A man who has already confessed to four business burglaries has been definitively linked to another, and more charges are still expected, investigators said Wednesday during the weekly meeting of the NOPD Second District’s ranking officers.

Meanwhile, as investigators continue speaking to Dardar, they are becoming more interested in his unusual personality and life story, they said as they reviewed his case Wednesday.

After Michael Dardar confessed last week to breaking into four businesses, detectives are still sorting through the items they recovered from his hideout under a house on South Carrollton, said Sgt. Marc Amos of the NOPD property-crimes division. On Tuesday, they were able to identify an iPod and three rings as stolen from the lost-and-found of an Oak Street bar, leading to a fifth burglary charge, and as many as six more break-ins in the Riverbend area could ultimately be tied to him, Amos said.

Prior to his life on the streets, Dardar was an abstractor, researching property titles for attorneys and real-estate companies, Montalbano said. “When things went south with the economy, his job was liquidated,” and he turned to burglary to support himself, Montalbano said.

Police have also been stricken by his unusual account of his crimes.
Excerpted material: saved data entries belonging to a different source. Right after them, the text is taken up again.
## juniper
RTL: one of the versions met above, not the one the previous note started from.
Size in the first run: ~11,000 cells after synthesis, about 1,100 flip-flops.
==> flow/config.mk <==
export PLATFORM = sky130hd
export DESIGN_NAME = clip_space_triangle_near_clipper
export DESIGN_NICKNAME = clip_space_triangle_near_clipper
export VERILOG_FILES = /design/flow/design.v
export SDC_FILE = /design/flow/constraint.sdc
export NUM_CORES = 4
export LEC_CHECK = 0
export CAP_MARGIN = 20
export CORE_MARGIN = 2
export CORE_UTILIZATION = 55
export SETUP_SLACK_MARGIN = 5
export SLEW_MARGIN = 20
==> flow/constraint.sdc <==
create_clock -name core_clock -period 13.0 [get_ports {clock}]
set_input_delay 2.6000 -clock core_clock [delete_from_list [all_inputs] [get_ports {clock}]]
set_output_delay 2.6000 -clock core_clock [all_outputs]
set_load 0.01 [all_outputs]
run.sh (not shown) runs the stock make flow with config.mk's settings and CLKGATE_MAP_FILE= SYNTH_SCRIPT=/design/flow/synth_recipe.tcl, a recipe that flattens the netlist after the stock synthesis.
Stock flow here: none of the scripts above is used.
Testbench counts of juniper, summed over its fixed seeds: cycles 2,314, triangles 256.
Investigators believe strongly that he was responsible for the burglary of the Rue de la Course coffeehouse, but when they asked him about it, the candor with which he admitted to other break-ins gave way to an oddly emotional denial, Amos said.

“The reason he didn’t admit to it, I think, is he frequented the place and they were polite to him, and he felt bad about it,” Amos said. “This guy was far from the average burglar. If you sit and talk to him, you find yourself liking him.”
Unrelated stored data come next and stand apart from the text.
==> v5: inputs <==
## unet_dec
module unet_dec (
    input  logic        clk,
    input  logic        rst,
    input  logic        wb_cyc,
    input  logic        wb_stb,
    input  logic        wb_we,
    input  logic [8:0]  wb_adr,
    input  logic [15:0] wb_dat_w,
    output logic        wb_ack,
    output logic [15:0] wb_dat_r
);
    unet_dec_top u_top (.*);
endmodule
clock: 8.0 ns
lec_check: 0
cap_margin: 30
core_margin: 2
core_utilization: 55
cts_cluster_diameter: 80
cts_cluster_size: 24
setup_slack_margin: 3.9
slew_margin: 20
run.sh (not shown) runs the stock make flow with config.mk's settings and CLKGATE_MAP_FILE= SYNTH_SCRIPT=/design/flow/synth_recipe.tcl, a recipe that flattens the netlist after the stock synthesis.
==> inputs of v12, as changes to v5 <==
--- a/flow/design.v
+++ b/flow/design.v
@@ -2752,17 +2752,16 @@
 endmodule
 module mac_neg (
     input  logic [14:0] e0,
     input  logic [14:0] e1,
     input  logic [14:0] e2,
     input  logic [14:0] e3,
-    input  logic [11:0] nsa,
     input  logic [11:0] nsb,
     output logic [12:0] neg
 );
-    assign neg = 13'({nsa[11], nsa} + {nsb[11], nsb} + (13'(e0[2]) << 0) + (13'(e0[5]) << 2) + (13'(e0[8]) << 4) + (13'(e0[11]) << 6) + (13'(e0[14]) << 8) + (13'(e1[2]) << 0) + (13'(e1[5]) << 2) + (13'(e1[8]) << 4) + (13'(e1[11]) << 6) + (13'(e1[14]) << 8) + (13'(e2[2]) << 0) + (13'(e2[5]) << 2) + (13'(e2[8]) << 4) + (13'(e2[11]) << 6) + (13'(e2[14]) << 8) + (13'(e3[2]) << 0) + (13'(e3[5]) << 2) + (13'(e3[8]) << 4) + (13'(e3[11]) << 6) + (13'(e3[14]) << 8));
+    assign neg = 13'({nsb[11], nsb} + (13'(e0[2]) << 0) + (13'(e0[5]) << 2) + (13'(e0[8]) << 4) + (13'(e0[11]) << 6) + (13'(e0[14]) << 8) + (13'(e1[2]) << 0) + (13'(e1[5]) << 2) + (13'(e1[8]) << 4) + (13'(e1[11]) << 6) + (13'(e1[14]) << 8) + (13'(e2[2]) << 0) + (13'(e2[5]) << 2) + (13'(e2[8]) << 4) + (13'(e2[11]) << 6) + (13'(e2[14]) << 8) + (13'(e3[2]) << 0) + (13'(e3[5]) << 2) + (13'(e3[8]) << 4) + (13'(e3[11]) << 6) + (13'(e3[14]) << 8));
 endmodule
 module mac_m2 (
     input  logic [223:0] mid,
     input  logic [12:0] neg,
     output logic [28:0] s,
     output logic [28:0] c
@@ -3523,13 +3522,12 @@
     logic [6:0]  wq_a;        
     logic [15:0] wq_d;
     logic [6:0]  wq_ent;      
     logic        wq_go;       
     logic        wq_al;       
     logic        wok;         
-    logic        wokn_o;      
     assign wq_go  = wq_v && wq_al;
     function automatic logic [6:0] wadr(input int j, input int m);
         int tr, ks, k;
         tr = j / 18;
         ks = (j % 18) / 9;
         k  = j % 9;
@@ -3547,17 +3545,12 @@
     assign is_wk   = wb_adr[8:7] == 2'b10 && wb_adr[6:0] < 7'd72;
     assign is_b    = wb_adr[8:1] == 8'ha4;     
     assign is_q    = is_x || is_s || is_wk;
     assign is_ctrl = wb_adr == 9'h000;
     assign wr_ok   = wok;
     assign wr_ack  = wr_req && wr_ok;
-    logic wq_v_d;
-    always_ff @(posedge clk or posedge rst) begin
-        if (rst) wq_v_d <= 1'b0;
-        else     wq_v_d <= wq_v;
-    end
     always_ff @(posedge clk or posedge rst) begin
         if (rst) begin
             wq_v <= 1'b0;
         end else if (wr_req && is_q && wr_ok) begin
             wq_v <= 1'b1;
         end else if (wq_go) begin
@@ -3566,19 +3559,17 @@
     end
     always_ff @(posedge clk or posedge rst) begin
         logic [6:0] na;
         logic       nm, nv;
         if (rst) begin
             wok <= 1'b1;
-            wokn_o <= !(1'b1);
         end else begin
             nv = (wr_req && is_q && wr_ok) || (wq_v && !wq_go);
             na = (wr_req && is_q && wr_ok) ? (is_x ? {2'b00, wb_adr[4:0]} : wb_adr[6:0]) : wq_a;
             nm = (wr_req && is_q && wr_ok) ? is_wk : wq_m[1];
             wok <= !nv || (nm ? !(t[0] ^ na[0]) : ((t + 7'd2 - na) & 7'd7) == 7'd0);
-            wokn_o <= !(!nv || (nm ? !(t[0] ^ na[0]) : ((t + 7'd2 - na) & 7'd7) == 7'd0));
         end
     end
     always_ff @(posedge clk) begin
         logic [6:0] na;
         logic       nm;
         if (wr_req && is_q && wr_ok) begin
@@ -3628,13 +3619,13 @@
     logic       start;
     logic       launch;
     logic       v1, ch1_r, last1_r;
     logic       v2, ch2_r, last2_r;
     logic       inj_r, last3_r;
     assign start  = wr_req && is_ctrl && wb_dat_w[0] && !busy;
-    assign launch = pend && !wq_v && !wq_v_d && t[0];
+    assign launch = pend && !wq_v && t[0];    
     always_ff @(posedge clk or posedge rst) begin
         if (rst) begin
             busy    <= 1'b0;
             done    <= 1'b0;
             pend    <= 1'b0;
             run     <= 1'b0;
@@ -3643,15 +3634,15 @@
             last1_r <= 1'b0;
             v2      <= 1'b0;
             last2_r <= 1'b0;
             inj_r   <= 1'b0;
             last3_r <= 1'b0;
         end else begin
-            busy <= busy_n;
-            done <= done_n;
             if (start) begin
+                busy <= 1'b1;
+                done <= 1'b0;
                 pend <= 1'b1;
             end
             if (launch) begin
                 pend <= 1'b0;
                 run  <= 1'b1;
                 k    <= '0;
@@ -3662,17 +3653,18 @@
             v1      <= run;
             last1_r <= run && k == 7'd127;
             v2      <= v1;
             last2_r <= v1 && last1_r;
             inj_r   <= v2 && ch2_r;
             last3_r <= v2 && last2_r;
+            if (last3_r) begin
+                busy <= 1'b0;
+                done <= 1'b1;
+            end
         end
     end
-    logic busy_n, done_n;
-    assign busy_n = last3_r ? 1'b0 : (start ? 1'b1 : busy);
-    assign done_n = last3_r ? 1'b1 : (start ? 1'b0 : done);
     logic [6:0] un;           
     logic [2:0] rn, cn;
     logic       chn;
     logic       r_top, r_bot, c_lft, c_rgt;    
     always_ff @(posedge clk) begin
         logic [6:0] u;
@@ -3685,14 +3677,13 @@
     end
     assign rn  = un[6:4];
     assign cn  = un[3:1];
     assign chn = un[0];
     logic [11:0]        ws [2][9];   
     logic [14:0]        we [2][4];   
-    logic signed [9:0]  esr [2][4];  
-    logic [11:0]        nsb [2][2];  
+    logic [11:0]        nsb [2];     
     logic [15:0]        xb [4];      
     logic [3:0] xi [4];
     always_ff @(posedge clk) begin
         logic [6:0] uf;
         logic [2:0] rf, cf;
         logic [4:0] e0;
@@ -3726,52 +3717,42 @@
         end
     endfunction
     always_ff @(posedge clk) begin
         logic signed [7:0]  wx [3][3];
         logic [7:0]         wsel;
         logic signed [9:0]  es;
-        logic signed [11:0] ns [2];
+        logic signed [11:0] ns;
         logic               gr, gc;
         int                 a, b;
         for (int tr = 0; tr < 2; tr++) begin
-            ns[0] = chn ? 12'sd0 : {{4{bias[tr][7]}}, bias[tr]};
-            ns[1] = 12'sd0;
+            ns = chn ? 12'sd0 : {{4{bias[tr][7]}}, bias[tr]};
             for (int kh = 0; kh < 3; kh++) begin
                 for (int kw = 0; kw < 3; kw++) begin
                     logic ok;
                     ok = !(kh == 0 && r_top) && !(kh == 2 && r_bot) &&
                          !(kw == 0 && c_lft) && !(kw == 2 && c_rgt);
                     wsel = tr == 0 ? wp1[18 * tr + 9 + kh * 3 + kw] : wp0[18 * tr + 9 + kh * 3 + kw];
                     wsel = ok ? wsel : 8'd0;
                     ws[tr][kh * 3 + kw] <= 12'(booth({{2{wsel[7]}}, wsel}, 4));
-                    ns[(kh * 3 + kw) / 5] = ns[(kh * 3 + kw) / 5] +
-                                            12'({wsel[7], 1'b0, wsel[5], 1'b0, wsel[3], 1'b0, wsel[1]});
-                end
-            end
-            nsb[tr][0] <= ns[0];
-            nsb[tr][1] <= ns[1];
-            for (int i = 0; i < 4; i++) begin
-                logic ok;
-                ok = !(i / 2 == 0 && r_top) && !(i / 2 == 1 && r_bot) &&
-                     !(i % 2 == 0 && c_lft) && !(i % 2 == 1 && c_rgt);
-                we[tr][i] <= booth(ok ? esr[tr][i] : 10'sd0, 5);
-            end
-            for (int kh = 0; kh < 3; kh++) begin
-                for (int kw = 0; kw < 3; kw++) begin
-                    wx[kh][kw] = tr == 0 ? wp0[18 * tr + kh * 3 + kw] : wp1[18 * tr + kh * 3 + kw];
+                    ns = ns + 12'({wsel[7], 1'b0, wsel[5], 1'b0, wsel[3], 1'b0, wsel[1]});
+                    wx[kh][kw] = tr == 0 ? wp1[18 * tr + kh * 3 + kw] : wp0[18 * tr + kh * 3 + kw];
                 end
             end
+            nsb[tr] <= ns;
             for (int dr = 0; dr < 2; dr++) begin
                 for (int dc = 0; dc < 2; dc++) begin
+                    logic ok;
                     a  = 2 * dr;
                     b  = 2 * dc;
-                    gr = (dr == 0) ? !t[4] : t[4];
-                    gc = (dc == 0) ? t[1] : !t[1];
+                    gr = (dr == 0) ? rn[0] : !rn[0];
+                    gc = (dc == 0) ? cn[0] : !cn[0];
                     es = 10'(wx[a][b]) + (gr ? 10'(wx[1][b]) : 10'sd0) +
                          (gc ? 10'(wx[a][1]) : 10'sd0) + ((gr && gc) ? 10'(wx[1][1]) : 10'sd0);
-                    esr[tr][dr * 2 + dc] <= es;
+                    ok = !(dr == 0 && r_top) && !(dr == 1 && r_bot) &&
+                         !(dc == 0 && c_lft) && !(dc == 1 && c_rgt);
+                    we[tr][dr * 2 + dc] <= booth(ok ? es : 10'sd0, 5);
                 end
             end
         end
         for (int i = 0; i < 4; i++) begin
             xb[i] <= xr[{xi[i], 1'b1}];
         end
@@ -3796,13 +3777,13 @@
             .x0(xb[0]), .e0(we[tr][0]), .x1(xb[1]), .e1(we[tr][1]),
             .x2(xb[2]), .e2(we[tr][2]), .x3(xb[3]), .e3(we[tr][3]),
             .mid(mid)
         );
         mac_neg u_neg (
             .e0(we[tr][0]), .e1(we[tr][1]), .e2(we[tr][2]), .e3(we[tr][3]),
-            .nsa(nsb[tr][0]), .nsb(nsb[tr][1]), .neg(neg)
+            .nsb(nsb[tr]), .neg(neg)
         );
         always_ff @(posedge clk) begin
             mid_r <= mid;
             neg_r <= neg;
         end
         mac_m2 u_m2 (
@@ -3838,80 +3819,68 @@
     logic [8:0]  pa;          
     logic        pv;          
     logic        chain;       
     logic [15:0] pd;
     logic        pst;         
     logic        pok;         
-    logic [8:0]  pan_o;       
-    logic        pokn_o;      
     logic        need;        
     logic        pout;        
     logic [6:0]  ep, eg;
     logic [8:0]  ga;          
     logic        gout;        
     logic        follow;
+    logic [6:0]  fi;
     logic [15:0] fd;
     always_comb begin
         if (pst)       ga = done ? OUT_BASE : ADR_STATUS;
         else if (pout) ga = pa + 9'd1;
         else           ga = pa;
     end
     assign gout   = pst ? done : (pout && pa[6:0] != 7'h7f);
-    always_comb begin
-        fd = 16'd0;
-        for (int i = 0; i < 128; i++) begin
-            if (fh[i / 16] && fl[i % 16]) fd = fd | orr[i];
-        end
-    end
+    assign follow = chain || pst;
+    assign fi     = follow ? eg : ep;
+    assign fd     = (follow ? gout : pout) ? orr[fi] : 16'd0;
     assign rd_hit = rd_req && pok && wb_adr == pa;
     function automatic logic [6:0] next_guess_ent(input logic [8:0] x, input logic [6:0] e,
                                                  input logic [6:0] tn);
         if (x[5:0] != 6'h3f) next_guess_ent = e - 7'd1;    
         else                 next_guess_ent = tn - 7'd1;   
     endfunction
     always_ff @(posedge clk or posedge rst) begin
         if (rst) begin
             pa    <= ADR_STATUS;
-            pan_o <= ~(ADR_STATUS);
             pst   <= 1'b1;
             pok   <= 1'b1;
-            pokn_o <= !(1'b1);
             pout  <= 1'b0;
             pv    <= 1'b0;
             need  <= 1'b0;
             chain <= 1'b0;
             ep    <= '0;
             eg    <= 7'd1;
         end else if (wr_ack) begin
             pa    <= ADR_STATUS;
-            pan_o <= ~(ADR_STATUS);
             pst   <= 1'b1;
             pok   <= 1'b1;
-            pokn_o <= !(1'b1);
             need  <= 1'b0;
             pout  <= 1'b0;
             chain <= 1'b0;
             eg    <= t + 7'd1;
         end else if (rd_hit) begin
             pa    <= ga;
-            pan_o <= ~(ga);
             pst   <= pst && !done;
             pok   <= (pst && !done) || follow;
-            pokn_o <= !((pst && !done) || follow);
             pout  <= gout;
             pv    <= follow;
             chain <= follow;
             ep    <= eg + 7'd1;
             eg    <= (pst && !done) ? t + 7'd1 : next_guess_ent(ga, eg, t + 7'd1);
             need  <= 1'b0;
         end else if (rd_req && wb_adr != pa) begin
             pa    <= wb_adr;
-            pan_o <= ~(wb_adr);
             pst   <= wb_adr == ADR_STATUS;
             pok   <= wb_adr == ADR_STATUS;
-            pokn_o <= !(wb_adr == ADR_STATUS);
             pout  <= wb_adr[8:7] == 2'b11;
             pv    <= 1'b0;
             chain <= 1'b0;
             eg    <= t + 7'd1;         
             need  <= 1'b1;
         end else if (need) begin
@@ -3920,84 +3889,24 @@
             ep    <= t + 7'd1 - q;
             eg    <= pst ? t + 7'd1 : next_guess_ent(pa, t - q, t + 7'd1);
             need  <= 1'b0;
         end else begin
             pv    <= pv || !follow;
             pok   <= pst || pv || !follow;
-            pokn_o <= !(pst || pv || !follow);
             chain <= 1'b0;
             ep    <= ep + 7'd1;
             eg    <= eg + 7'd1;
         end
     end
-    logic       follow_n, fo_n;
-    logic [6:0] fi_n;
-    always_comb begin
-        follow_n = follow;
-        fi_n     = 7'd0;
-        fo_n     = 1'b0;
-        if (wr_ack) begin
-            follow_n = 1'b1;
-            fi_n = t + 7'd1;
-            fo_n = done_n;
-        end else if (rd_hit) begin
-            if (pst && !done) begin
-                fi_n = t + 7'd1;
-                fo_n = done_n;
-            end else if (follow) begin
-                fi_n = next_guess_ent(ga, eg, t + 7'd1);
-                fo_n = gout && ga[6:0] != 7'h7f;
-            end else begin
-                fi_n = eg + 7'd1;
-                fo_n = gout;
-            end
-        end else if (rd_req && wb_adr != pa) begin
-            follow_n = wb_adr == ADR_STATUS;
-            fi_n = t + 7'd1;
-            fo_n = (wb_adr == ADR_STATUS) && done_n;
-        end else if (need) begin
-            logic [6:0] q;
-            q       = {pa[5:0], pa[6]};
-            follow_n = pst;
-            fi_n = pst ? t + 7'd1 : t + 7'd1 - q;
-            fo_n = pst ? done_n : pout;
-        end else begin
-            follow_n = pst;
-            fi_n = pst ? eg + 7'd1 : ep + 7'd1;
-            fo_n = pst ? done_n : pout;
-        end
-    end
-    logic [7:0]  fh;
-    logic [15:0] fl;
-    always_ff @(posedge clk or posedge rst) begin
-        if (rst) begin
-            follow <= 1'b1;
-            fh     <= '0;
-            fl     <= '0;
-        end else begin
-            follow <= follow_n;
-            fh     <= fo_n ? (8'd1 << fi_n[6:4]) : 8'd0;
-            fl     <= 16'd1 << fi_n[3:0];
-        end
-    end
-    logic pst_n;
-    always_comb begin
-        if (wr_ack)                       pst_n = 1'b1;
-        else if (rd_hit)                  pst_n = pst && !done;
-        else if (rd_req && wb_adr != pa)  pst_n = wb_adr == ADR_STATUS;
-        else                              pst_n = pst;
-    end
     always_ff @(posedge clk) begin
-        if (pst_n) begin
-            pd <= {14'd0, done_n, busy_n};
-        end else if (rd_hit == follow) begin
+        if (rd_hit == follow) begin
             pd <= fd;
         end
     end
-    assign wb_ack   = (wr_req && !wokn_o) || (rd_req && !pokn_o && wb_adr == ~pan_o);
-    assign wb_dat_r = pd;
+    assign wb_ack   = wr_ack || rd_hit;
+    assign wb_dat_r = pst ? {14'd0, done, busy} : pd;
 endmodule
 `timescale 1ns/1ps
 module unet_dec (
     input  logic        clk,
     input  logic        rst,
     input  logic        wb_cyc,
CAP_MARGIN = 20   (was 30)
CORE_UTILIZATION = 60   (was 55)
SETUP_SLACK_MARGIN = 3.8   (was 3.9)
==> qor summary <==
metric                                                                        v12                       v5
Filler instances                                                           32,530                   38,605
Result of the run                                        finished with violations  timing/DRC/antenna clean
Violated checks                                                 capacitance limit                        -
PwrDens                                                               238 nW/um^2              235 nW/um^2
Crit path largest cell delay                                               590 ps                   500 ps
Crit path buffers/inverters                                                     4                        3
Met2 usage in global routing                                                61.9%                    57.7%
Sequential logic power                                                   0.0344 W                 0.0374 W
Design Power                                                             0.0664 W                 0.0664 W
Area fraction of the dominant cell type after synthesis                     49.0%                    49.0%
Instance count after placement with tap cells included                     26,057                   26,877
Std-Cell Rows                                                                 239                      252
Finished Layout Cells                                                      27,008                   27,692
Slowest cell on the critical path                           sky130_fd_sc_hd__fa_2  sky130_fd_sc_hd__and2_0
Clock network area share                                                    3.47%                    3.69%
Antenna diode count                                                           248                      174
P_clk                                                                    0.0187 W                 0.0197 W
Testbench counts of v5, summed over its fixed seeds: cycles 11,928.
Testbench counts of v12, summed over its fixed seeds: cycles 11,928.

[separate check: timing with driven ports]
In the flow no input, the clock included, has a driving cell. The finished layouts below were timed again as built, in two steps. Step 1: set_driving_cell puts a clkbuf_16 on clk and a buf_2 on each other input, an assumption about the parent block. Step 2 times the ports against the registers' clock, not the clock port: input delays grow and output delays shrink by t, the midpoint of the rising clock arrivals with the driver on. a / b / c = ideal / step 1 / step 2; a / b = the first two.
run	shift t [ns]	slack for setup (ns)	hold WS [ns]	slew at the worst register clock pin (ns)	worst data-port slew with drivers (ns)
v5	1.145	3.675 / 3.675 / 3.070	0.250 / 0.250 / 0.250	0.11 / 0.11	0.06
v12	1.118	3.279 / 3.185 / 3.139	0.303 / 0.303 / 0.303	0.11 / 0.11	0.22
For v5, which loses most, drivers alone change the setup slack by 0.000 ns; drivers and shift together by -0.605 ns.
In one burglary, Dardar stole a safe, and he told investigators he found a rolling chair to help him move it through the streets back to his hideout, periodically stopping to rest in the shadows — or hide from the two police cruisers on patrol that passed him on his way that night, Montalbano noted with chagrin. Dardar told police that when he got the safe back to the house where he was hiding, it took him four hours to crack it open and he was dismayed to find only $600 or so inside.

“He said he was disappointed, all the time and effort he put into it,” Montalbano said.

Once the business burglaries in the area solidified into a definite pattern just before Mardi Gras, Second District police poured extensive manpower into finding him. At one point, police headquarters relayed a tip that a man might be living under the building where Dardar was eventually found, but when quality-of-life officers visited the first time, they did not see any evidence of a hideout behind the lattice work around the underside of the house, said the Second District commander, Capt. Darryl Albert.

After his arrest, police asked neighbors if they knew someone was living under the house. One woman said only that she’d smelled something peculiar from time to time, while a man said he’d heard coughing from the area, but neither thought much of it, Montalbano said.

“There were a lot of near misses,” Amos said.